# [Directions for this task]
All entries that follow are to be printed exactly as written.

# [Saved entries]

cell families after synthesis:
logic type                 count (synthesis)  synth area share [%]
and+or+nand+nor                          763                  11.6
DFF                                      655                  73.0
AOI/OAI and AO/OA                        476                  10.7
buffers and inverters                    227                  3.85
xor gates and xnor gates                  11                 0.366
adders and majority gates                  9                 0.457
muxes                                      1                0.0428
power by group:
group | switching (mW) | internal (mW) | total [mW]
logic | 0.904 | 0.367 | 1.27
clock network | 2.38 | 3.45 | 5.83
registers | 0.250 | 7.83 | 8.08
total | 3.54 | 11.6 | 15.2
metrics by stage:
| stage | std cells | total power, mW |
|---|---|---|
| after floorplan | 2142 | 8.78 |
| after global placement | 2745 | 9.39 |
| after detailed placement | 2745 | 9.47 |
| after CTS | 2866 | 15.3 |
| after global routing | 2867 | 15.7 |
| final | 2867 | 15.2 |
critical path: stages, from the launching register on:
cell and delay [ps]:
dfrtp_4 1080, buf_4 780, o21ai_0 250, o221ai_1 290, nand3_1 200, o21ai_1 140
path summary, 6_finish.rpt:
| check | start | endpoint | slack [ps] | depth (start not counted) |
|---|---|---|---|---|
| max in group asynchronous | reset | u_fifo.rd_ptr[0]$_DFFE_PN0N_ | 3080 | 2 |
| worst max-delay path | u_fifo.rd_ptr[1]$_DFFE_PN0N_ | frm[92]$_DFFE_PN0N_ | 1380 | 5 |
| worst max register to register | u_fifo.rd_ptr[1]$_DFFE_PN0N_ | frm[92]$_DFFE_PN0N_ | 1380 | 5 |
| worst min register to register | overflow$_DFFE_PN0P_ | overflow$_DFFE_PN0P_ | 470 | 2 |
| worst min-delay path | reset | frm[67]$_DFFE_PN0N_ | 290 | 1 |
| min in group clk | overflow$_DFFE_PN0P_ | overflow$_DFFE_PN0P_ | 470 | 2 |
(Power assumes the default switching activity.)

# [Answer to the problem]
cell families after synthesis:
logic type                 count (synthesis)  synth area share [%]
and+or+nand+nor                          763                  11.6
DFF                                      655                  73.0
AOI/OAI and AO/OA                        476                  10.7
buffers and inverters                    227                  3.85
xor gates and xnor gates                  11                 0.366
adders and majority gates                  9                 0.457
muxes                                      1                0.0428
power by group:
group | switching (mW) | internal (mW) | total [mW]
logic | 0.904 | 0.367 | 1.27
clock network | 2.38 | 3.45 | 5.83
registers | 0.250 | 7.83 | 8.08
total | 3.54 | 11.6 | 15.2
metrics by stage:
| stage | std cells | total power, mW |
|---|---|---|
| after floorplan | 2142 | 8.78 |
| after global placement | 2745 | 9.39 |
| after detailed placement | 2745 | 9.47 |
| after CTS | 2866 | 15.3 |
| after global routing | 2867 | 15.7 |
| final | 2867 | 15.2 |
critical path: stages, from the launching register on:
cell and delay [ps]:
dfrtp_4 1080, buf_4 780, o21ai_0 250, o221ai_1 290, nand3_1 200, o21ai_1 140
path summary, 6_finish.rpt:
| check | start | endpoint | slack [ps] | depth (start not counted) |
|---|---|---|---|---|
| max in group asynchronous | reset | u_fifo.rd_ptr[0]$_DFFE_PN0N_ | 3080 | 2 |
| worst max-delay path | u_fifo.rd_ptr[1]$_DFFE_PN0N_ | frm[92]$_DFFE_PN0N_ | 1380 | 5 |
| worst max register to register | u_fifo.rd_ptr[1]$_DFFE_PN0N_ | frm[92]$_DFFE_PN0N_ | 1380 | 5 |
| worst min register to register | overflow$_DFFE_PN0P_ | overflow$_DFFE_PN0P_ | 470 | 2 |
| worst min-delay path | reset | frm[67]$_DFFE_PN0N_ | 290 | 1 |
| min in group clk | overflow$_DFFE_PN0P_ | overflow$_DFFE_PN0P_ | 470 | 2 |
(Power assumes the default switching activity.)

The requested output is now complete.